Cancer/testis antigens: structural and immunobiological properties.

Characterization of tumor-associated antigens recognized by cytotoxic T lymphocytes which has evolved during recent years opens new possibilities for specific anti-cancer immunotherapy. Among different groups of tumor-associated antigens, cancer/testis (CT) antigens (expressed in many tumors and among normal tissues only in testes) represent the most perspective antigens for immunotherapy because of their broad tumor-specific expression. More than 50 CT antigens have been described so far and, for many of them, epitopes recognized by T lymphocytes have been identified. The most studied group of CT antigens is the MAGE proteins, which form the so-called MAGE superfamily, together with some MAGE-like proteins that have a different distribution than classical CT antigens. The MAGE superfamily includes five families: MAGE-A, MAGE-B, MAGE-C, MAGE-D, and necdin. Comparison of the structure of members of MAGE superfamily points to the existence of a domain organization of these proteins. The central, core domain (second domain) is highly conservative. The first domain is homologous among MAGE family members with a CT expression, but unique for each member of the MAGE-D and necdin families. In addition to the homology of the central domain, the third domain is also homologous among all members of MAGE superfamily, but to a much lesser extent. The MAGE-D proteins contain an additional, fourth domain, which in the case of MAGE-D3 coincides with trophinin, a separate molecule described previously as an adhesion molecule that participates in embryo implantation.

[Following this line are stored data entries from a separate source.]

### src/rtl/lockpick_pkg.sv
// lockpick_pkg: shared constants and types for the lockpick result framer.
// Status codes, default sync byte, frame overhead and framer state encoding.
package lockpick_pkg;

    localparam logic [1:0] ST_IDLE    = 2'b00;
    localparam logic [1:0] ST_ERROR   = 2'b01;
    localparam logic [1:0] ST_WIN     = 2'b10;
    localparam logic [1:0] ST_LOCKOUT = 2'b11;

    localparam logic [7:0] SYNC_BYTE_DEFAULT = 8'hA5;

    // sync + header + checksum around the payload
    localparam int FRAME_OVERHEAD = 3;

    typedef enum logic [2:0] {
        FR_IDLE,
        FR_CAPTURE,
        FR_SEND_SYNC,
        FR_SEND_HDR,
        FR_SEND_PAYLOAD,
        FR_SEND_CHK
    } framer_state_e;

    // Header: low nibble of the frame counter, two zero bits, game status.
    function automatic logic [7:0] make_header(
        input logic [3:0] count_lo,
        input logic [1:0] status
    );
        return {count_lo, 2'b00, status};
    endfunction

endpackage

### src/rtl/lockpick_chk_accum.sv
// lockpick_chk_accum: running frame checksum over header and payload bytes.
// XOR by default; CRC-8 (poly 0x07, init 0, MSB-first) with LOCKPICK_FRAMER_CRC_EN.
module lockpick_chk_accum
    import lockpick_pkg::*;
(
    input  logic       clk,
    input  logic       rst,
    input  logic       clear,
    input  logic       en,
    input  logic [7:0] data,
    output logic [7:0] chk
);

`ifdef LOCKPICK_FRAMER_CRC_EN
    function automatic logic [7:0] chk_step(
        input logic [7:0] acc,
        input logic [7:0] d
    );
        logic [7:0] c;
        c = acc ^ d;
        for (int i = 0; i < 8; i++) begin
            c = c[7] ? ((c << 1) ^ 8'h07) : (c << 1);
        end
        return c;
    endfunction
`else
    function automatic logic [7:0] chk_step(
        input logic [7:0] acc,
        input logic [7:0] d
    );
        return acc ^ d;
    endfunction
`endif

    // Accumulator: cleared at frame start, folds in one byte per enable.
    always_ff @(posedge clk) begin
        if (rst || clear) begin
            chk <= '0;
        end else if (en) begin
            chk <= chk_step(chk, data);
        end
    end

endmodule

### src/rtl/lockpick_result_framer.sv
// lockpick_result_framer: wraps the game core's result bytes into a framed stream.
// Frame: SYNC, header, payload, checksum; LOCKPICK_FRAMER_CRC_EN selects CRC-8 checksum.
module lockpick_result_framer
    import lockpick_pkg::*;
#(
    parameter int         PAYLOAD_BYTES = 16,
    parameter logic [7:0] SYNC_BYTE     = SYNC_BYTE_DEFAULT
)
(
    input  logic       clk,
    input  logic       rst,
    input  logic       in_valid,
    input  logic [7:0] in_data,
    input  logic [1:0] in_status,
    output logic       tx_valid,
    output logic [7:0] tx_data,
    input  logic       tx_ready,
    output logic       frame_busy,
    output logic       overflow,
    output logic [7:0] frame_count
);

    // PAYLOAD_BYTES is expected in 2..32; cnt must reach PAYLOAD_BYTES.
    localparam int CW = $clog2(PAYLOAD_BYTES + 1);
    localparam int IW = $clog2(PAYLOAD_BYTES);
    localparam logic [CW-1:0] LAST_IDX   = CW'(PAYLOAD_BYTES - 1);
    localparam logic [CW-1:0] ALL_LOADED = CW'(PAYLOAD_BYTES);

    framer_state_e state;
    logic [CW-1:0] cnt;
    logic [7:0]    payload [PAYLOAD_BYTES];
    logic [1:0]    status_q;

    logic          tx_fire;
    logic [IW-1:0] sel;
    logic [7:0]    sel_byte;
    logic [7:0]    hdr_byte;
    logic [7:0]    chk;
    logic          acc_clear;
    logic          acc_en;
    logic [7:0]    acc_byte;

    assign tx_fire  = tx_valid && tx_ready;
    assign sel      = (cnt < ALL_LOADED) ? cnt[IW-1:0] : '0;
    assign sel_byte = payload[sel];
    assign hdr_byte = make_header(frame_count[3:0], status_q);

    // Feed the checksum as each header/payload byte is loaded into tx_data,
    // so the sum is complete the moment the last payload byte leaves.
    always_comb begin
        acc_clear = 1'b0;
        acc_en    = 1'b0;
        acc_byte  = hdr_byte;
        unique case (state)
            FR_CAPTURE: begin
                acc_clear = in_valid && (cnt == LAST_IDX);
            end
            FR_SEND_SYNC: begin
                acc_en   = tx_fire;
                acc_byte = hdr_byte;
            end
            FR_SEND_HDR: begin
                acc_en   = tx_fire;
                acc_byte = payload[0];
            end
            FR_SEND_PAYLOAD: begin
                acc_en   = tx_fire && (cnt != ALL_LOADED);
                acc_byte = sel_byte;
            end
            default: begin
                acc_en = 1'b0;
            end
        endcase
    end

    lockpick_chk_accum u_chk (
        .clk   (clk),
        .rst   (rst),
        .clear (acc_clear),
        .en    (acc_en),
        .data  (acc_byte),
        .chk   (chk)
    );

    // Frame FSM: capture payload, then stream sync/header/payload/checksum.
    always_ff @(posedge clk) begin
        if (rst) begin
            state       <= FR_IDLE;
            cnt         <= '0;
            status_q    <= ST_IDLE;
            tx_valid    <= 1'b0;
            tx_data     <= '0;
            frame_busy  <= 1'b0;
            overflow    <= 1'b0;
            frame_count <= '0;
            for (int i = 0; i < PAYLOAD_BYTES; i++) begin
                payload[i] <= '0;
            end
        end else begin
            unique case (state)
                FR_IDLE: begin
                    if (in_valid) begin
                        payload[0] <= in_data;
                        cnt        <= CW'(1);
                        state      <= FR_CAPTURE;
                        frame_busy <= 1'b1;
                    end
                end
                FR_CAPTURE: begin
                    if (in_valid) begin
                        payload[cnt[IW-1:0]] <= in_data;
                        if (cnt == LAST_IDX) begin
                            status_q <= in_status;
                            state    <= FR_SEND_SYNC;
                            tx_valid <= 1'b1;
                            tx_data  <= SYNC_BYTE;
                        end else begin
                            cnt <= cnt + 1'b1;
                        end
                    end
                end
                FR_SEND_SYNC: begin
                    if (in_valid) begin
                        overflow <= 1'b1;
                    end
                    if (tx_fire) begin
                        tx_data <= hdr_byte;
                        state   <= FR_SEND_HDR;
                    end
                end
                FR_SEND_HDR: begin
                    if (in_valid) begin
                        overflow <= 1'b1;
                    end
                    if (tx_fire) begin
                        tx_data <= payload[0];
                        cnt     <= CW'(1);
                        state   <= FR_SEND_PAYLOAD;
                    end
                end
                FR_SEND_PAYLOAD: begin
                    if (in_valid) begin
                        overflow <= 1'b1;
                    end
                    if (tx_fire) begin
                        if (cnt == ALL_LOADED) begin
                            tx_data <= chk;
                            state   <= FR_SEND_CHK;
                        end else begin
                            tx_data <= sel_byte;
                            cnt     <= cnt + 1'b1;
                        end
                    end
                end
                FR_SEND_CHK: begin
                    if (tx_fire) begin
                        tx_valid    <= 1'b0;
                        frame_count <= frame_count + 1'b1;
                        // A byte arriving with the final transfer opens the next frame.
                        if (in_valid) begin
                            payload[0] <= in_data;
                            cnt        <= CW'(1);
                            state      <= FR_CAPTURE;
                        end else begin
                            cnt        <= '0;
                            state      <= FR_IDLE;
                            frame_busy <= 1'b0;
                        end
                    end else if (in_valid) begin
                        overflow <= 1'b1;
                    end
                end
                default: begin
                    state      <= FR_IDLE;
                    tx_valid   <= 1'b0;
                    frame_busy <= 1'b0;
                end
            endcase
        end
    end

endmodule

### config.mk
export PLATFORM = sky130hd
export DESIGN_NAME = lockpick_result_framer
export DESIGN_NICKNAME = d
export VERILOG_FILES = /design/src/rtl/lockpick_pkg.sv /design/src/rtl/lockpick_chk_accum.sv /design/src/rtl/lockpick_result_framer.sv
export SDC_FILE = /design/constraint.sdc
export NUM_CORES = 1
export LEC_CHECK = 0
export BUFFER_PORTS_ARGS = -buffer_cell sky130_fd_sc_hd__buf_2
export CAP_MARGIN = 0
export CORE_MARGIN = 3
export CORE_UTILIZATION = 40
export DETAILED_ROUTE_END_ITERATION = 8
export GPL_ROUTABILITY_DRIVEN = 0
export MAX_ROUTING_LAYER = met4
export SLEW_MARGIN = 20
export SYNTH_ARGS = -nofsm -noshare
export SYNTH_HDL_FRONTEND = slang
export SYNTH_SLANG_ARGS = --single-unit
### constraint.sdc
create_clock -name clk -period 2.6 [get_ports clk]
set_input_delay 0.26 -clock clk [delete_from_list [all_inputs] [get_ports clk]]
set_output_delay 0.26 -clock clk [all_outputs]
set_load 0.1 [all_outputs]
==> flow_summary.yaml <==
detailed_routing:
  routedWlPerCell_um: 20.5
  vias: 5916
  ant_nets: 0
  viasPerCell: 5.62
  route.detailed.drc: 0
  firstDrtPassIters: 6
  drt_iter0_markers: 507
  routed_wl_um: 21500
yosys:
  ys.flop_type: "edfxtp_1"
  syn_inst: 724
  avgSynthCellArea_sq_um: 11.6
  syn_nets: 744
  synth_edf_count: 128
  async_flop_share_pct: 0
  synth_fa_ha_area_share_pct: 0.896
  muxShareOfSynthArea_pct: 8.26
  synth_compound_area_share_pct: 11.9
  yosys_warnings: 0
  synth_xor_area_share_pct: 0.523
  ys_types: 72
  synth_top_family_by_area: "simple AND/OR/NAND/NOR gates"
  synthesis.area_sq_um: 8380
  ys_seq_elements: 165
  seq_area_frac_synth_pct: 54.7
  yosys.area_share.simple_pct: 20.4
worst_setup_path:
  end_kind: "flip-flop"
  path_max_fanout: 19
  critical_path_arrival_ns: 2.81
  crit_required_ns: 2.97
  worstSetupPathType: "reg2reg"
  startpoint_type: "flip-flop"
placement:
  dp_hpwl_um: 14800
  dpl_cell_area_sq_um: 8910
  port_buffers: 32
global_routing:
  gr-total-overflow: 0
  grt_pass1_vias: 5911
  antenna_found_initial: 0
  grt_pass1_wl_um: 33200
  grt_max_degree: 44
  track_usage_pct: 20.1
timing:
  fin_worst_skew_ns: 0.00829
  setup-tns-final_ns: 0
  drv_slew: 0
  min_period_ns: 2.45
  period_share_pct: 94.1
  hold_viol_final: 0
  finalSetupViolations: 0
  grt_setup_unrepaired: "false"
  fmax_mhz: 409
  slew_headroom_pct: 54.8
  worstMarginPinSlew_ns: 0.677
finish:
  diodes: 0
  final_area_sq_um: 9580
  finalNetCount: 789
  most-common-layout-cells: "and2_1, edfxtp_1, nand2_1"
  layout_commonest_cell: "and2_1"
  area_growth_pct: 14.3
  fillCellCount: 1843
  utilization_pct: 46.9
  drive_above_1_share_pct: 20.3
run_status:
  outcome: "complete, no violations"
cts:
  cts_made_buffers: 17
  cts_max_path_buffers: 2
  cts_sinks: 165
  clkTransAtPathRegs_ns: 0.06
  h-tree-depth: 4
  ctsRootBufferMaster: "clkbuf_16"
  clk_latency_ns: 0.43
  hold_buffers: 0
  cts_tree: "yes"
run:
  cap_violations: 0
floorplan:
  pin_count: 33
  dieArea_sq_um: 22700
  dieHeight_um: 151
  core_sq_um: 20400
  dieWidth_um: 151
  start_util_pct: 41.0
  num_rows: 52
power:
  p_leak_nw: 3.55
  ir_drop_uv: 554
  power_density_nw_per_um2: 631
min_path:
  hold_path_class: "in2reg"
==> area by class of cell <==
cell class | instances | area, sq um | share of cell area (%)
Inverter | 11 | 45.0 | 0.470
Clock inverter | 15 | 190 | 1.99
Multi-Input combinational cell | 506 | 3530 | 36.9
Tap cell | 270 | 338 | 3.53
Timing Repair Buffer | 68 | 455 | 4.76
Sequential cell | 165 | 4590 | 47.9
Clock buffer | 17 | 425 | 4.44
==> cell families (layout without fill, tap and decap cells) <==
kind of cell | count (synthesis) | count (layout)
simple gates | 303 | 303
flops | 165 | 165
compound gates | 142 | 142
buf+inv | 53 | 111
mux | 50 | 50
fa+ha+maj | 6 | 6
xor+xnor | 5 | 5
==> worst max-delay path: stages (launching register included) <==
cell	delay, ns
dfxtp_1	0.76
inv_1	0.24
nor2_1	0.34
buf_4	0.22
o21ai_1	0.22
nor4_1	0.39
a31oi_1	0.09
nand3_1	0.11
==> per-stage QoR <==
step                hold WS, ns  cells  setup WS [ns]  total power [mW]
finish                   0.0768   1052          0.152              6.04
global route             0.0671   1052         0.0350              6.23
CTS                      0.0621   1047        0.00852              6.07
detailed placement        0.460   1015         0.0327              3.42
global placement          0.446   1015          0.202              3.41
floorplan                 0.396    724         0.0204              3.27
==> power breakdown <==
| part | total, mW | switching [mW] | internal (mW) | leakage (nW) |
|---|---|---|---|---|
| Sequential | 2.95 | 0.0377 | 2.91 | 1.62 |
| Clock | 2.67 | 1.13 | 1.54 | 0.303 |
| Combinational | 0.424 | 0.261 | 0.163 | 1.63 |
==> final timing paths <==
kind                                    from      endpoint  slack (ns)  cells past startpoint
worst max-delay path                state[1]  u_chk.chk[3]        0.15                      7
worst min-delay path            in_status[0]   status_q[0]        0.08                      3
worst max register to register      state[1]  u_chk.chk[3]        0.15                      7
worst min register to register   status_q[1]   status_q[1]        0.48                      2
==> metal layers <==
| layer | GRT usage (%) | share of wire, % | vias up |
|---|---|---|---|
| met3 | 4.79 | 6.8 | 42 |
| met4 | 6.94 | 2.7 | 0 |
| li1 | - | - | 2761 |
| met1 | 26.2 | 44 | 2884 |
| met5 | - | 0 | - |
| met2 | 30.9 | 47 | 229 |
==> synthesized netlist by cell type (all sizes together) (10+ instances only) <==
library cell	n	area (sq um)
a21oi	32	160
and2	129	807
and3	10	62.6
buf	26	169
clkbuf	16	61.3
dfxtp	37	741
edfxtp	128	3840
inv	10	37.5
mux2	13	146
mux2i	23	230
mux4	14	315
nand2	44	165
nand2b	12	77.6
nand3	12	60.1
nor2	40	169
nor3	18	115
o21ai	33	169
==> registers in the layout (all words and copies together), names as in the netlist <==
register / flops
payload: 128
frame_count: 8
tx_data: 8
u_chk.chk: 8
cnt: 5
state: 3
status_q: 2
frame_busy: 1
overflow: 1
tx_valid: 1
==> what timing repair did <==
action,CTS,global route
gates resized for setup,0,4
endpoints found under the setup margin,0,12
buffers inserted,0,5
Note: power is estimated with default switching activity, not from simulation.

The structural classification of the members of MAGE superfamily might help in the future to understand the biological function of MAGE proteins. One important property of the CT antigens is the up-regulation of their expression by DNA demethylating agents, indicating a possible mechanism for their re-expression in tumors. One of the implications of this particular property could be that a combination of immunotherapy targeting CT antigens with chemotherapy inducing up-regulation of CT antigens might result in more efficient tumor eradication.